Beyond Yes Men: How Great Leaders Build Cultures That Challenge Them

Rhetta Standifer • August 6, 2025
A group of people with diverse skin tones are in a circle with their hands stacked in a gesture of teamwork and support.

Good leadership requires you to surround yourself with people of diverse perspectives who can disagree with you without fear of retaliation.

- Doris Kearns Goodwin, American biographer, historian


From a cultural standpoint, organizations should work to create an atmosphere that values and emphasizes tolerance, openness, and psychological safety. Employees should feel safe and free to ask questions, offer ideas, take risks, and make mistakes. Whether this happens is largely dependent on leadership — leaders who aren’t afraid to hear opinions and thoughts that might challenge/differ from their own. Goodwin notes this in her quote.

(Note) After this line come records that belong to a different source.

==> src/verilog/nor_host_pkg.sv <==
// Constants, types and timing for the parallel flash host controller.
// Assumes a 200 MHz system clock; all pin timing is counted in its cycles.
package nor_host_pkg;
  localparam int ADDR_W = 25;
  localparam int DATA_W = 16;
  localparam int CLK_PERIOD_PS = 5000;
  // Times in ns, converted to cycles below
  localparam int MIN_RESET_PULSE_NS = 50;
  localparam int RESET_TO_SELECT_DELAY_NS = 50;
  localparam int RESET_TO_WRITE_DELAY_NS = 50;
  localparam int ACCESS_NS = 110;
  localparam int WRITE_PULSE_NS = 35;
  localparam int WRITE_HIGH_NS = 20;
  localparam int SETUP_NS = 10;
  // Least times round up
  localparam int MIN_RESET_PULSE_CYC = (MIN_RESET_PULSE_NS * 1000 + CLK_PERIOD_PS - 1) / CLK_PERIOD_PS;
  localparam int RECOVER_NS = (RESET_TO_SELECT_DELAY_NS > RESET_TO_WRITE_DELAY_NS) ?
    RESET_TO_SELECT_DELAY_NS : RESET_TO_WRITE_DELAY_NS;
  localparam int RECOVER_CYC = (RECOVER_NS * 1000 + CLK_PERIOD_PS - 1) / CLK_PERIOD_PS;
  localparam int ACCESS_CYC = (ACCESS_NS * 1000 + CLK_PERIOD_PS - 1) / CLK_PERIOD_PS + 1;
  localparam int WRITE_PULSE_CYC = (WRITE_PULSE_NS * 1000 + CLK_PERIOD_PS - 1) / CLK_PERIOD_PS;
  localparam int WRITE_HIGH_CYC = (WRITE_HIGH_NS * 1000 + CLK_PERIOD_PS - 1) / CLK_PERIOD_PS;
  localparam int SETUP_CYC = (SETUP_NS * 1000 + CLK_PERIOD_PS - 1) / CLK_PERIOD_PS;
  localparam int CNT_W = 8;
  localparam logic [15:0] POLL_MASK_X16 = 16'h80ff;

  typedef struct packed {
    logic write;
    logic word_mode;
    logic [ADDR_W-1:0] addr;
    logic [DATA_W-1:0] wdata;
    logic poll;
  } req_t;

  typedef struct packed {
    logic [DATA_W-1:0] rdata;
  } rsp_t;
endpackage
--- src/ppc_pkg.sv ---
// package: register map, field positions, reset values and timing for port control
package ppc_pkg;
   localparam int unsigned NUM_PORTS = 8;
   localparam logic [4:0] REG_FAST = 5'h1d;
   localparam logic [4:0] REG_SLOW = 5'h1e;
   // fast path control fields
   localparam int unsigned F_PACKET_ERROR_REPORT_EN = 8;
   localparam int unsigned F_STRETCH = 7;
   localparam int unsigned F_CODEC = 6;
   localparam int unsigned F_ALIGN = 5;
   localparam int unsigned F_SCRAM = 4;
   localparam int unsigned F_CARIN = 3;
   localparam int unsigned F_JAM = 2;
   localparam int unsigned F_FEF = 1;
   localparam int unsigned F_FIBER = 0;
   // slow path control fields
   localparam int unsigned S_TXTEST = 15;
   localparam int unsigned S_LOWPWR = 14;
   localparam int unsigned S_JABBER = 13;
   localparam int unsigned S_LINK = 6;
   localparam int unsigned S_HBT = 5;
   localparam int unsigned S_LONG = 4;
   localparam int unsigned S_POLFIX = 3;
   localparam int unsigned S_RSVD = 2;
   localparam int unsigned S_SERIAL = 1;
   localparam int unsigned S_NOLP = 0;
   localparam logic [8:0] FAST_RESET = 9'h001;
   localparam logic [15:0] SLOW_RESET = 16'h0000;
   localparam logic [15:0] FAST_RD_MASK = 16'h01ff;
   localparam logic [15:0] SLOW_RD_MASK = 16'he07f;
   localparam logic [1:0] RXD_UNLOCKED_CODE = 2'h2;
   // led stretch window, nominal 42 ms at 125 MHz
   localparam int unsigned STRETCH_MS = 42;
   localparam int unsigned CLK_KHZ = 125000;
   localparam int unsigned STRETCH_CYCLES = STRETCH_MS * CLK_KHZ;
   // 10 MHz tx test: toggle enable every 6 or 7 cycles approximated by 6
   localparam int unsigned CLK_MHZ = 125;
   localparam int unsigned TXTEST_MHZ = 10;
   localparam int unsigned TXTEST_HALF = CLK_MHZ / (2 * TXTEST_MHZ);
   typedef struct packed {
      logic scramble_bypass;
      logic symbol_align_bypass;
      logic carrier_integrity_en;
      logic far_end_fault_en;
      logic fiber_mode;
      logic tp_mode_en;
      logic low_power_disable;
      logic jabber_off;
      logic enhanced_link_integrity;
      logic heartbeat_en;
      logic long_line_squelch;
      logic polarity_fix_en;
      logic serial_mode;
      logic no_link_pulse_mode;
   } ppc_cfg_t;
   typedef struct packed {
      logic scramble_bypass;
      logic carrier_integrity_en;
      logic fiber_mode_strap;
      logic enhanced_link_integrity;
   } ppc_strap_t;
endpackage
--- src/design/pixel_freq_meter.sv ---
// Purpose: counts pixel clock rising edges over a gated interval
// Assumes: pixel clock below half of ref_clk, sampled directly
// Notes:   result changes at the end of an interval, or clears at once on a start with interval 0
`timescale 1ns/100ps
`include "gpio_freqcount_defs.svh"
module pixel_freq_meter (
  // clock and reset
  input  wire logic ref_clk,
  input  wire logic resetn,
  // pixel clock sample
  input  wire logic pix_clk,
  // request side
  freq_meas_if.meas m
);
  localparam logic [5:0] OSC_NS = 6'(`OSC_PERIOD_NS);
  localparam logic [5:0] CLK_NS = 6'(`CLK_PERIOD_NS);

  gpio_freqcount_pkg::meas_state_t s_r, s_nxt;

  always_comb begin
    logic [6:0] acc_sum;
    logic       tick;
    acc_sum = 7'(s_r.acc) + 7'(CLK_NS);
    tick    = 1'b0;
    s_nxt   = s_r;
    s_nxt.pix_q = pix_clk;
    // fractional divider: average tick spacing equals one oscillator period
    if (acc_sum >= 7'(OSC_NS)) begin
      tick      = 1'b1;
      s_nxt.acc = 6'(acc_sum - 7'(OSC_NS));
    end else begin
      s_nxt.acc = acc_sum[5:0];
    end
    if (s_r.active) begin
      if (pix_clk && !s_r.pix_q && s_r.count != `COUNT_MAX) begin
        s_nxt.count = s_r.count + 8'h01;
      end
      if (tick) begin
        s_nxt.remaining = s_r.remaining - 8'h01;
        if (s_r.remaining == 8'h01) begin
          s_nxt.active = 1'b0;
          s_nxt.result = s_nxt.count;
        end
      end
    end
    if (m.start) begin
      s_nxt.count     = 8'h00;
      s_nxt.remaining = m.interval;
      s_nxt.active    = (m.interval != 8'h00);
      s_nxt.acc       = 6'h00;
      if (m.interval == 8'h00) begin
        s_nxt.result = 8'h00;
      end
    end
  end

  always_ff @(posedge ref_clk or negedge resetn) begin
    if (!resetn) begin
      s_r <= '{active: 1'b0, remaining: 8'h00, count: 8'h00,
               result: `FREQ_RST, acc: 6'h00, pix_q: 1'b0};
    end else begin
      s_r <= s_nxt;
    end
  end

  assign m.result = s_r.result;
  assign m.busy   = s_r.active;
endmodule : pixel_freq_meter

As she describes in her book, Team of Rivals, Lincoln built his cabinet around people who had been his political rivals. Why? Because he wasn’t interested in “yes men”; he wanted people who made him think. One big clue that you are dealing with a weak leader is when he/she surrounds themselves with people who only agree, never question. Enter groupthink.



Make sure your organizational culture represents a diverse, strong culture of people who all want to make the company successful and are willing to contribute their own unique perspective and experiences to make it happen.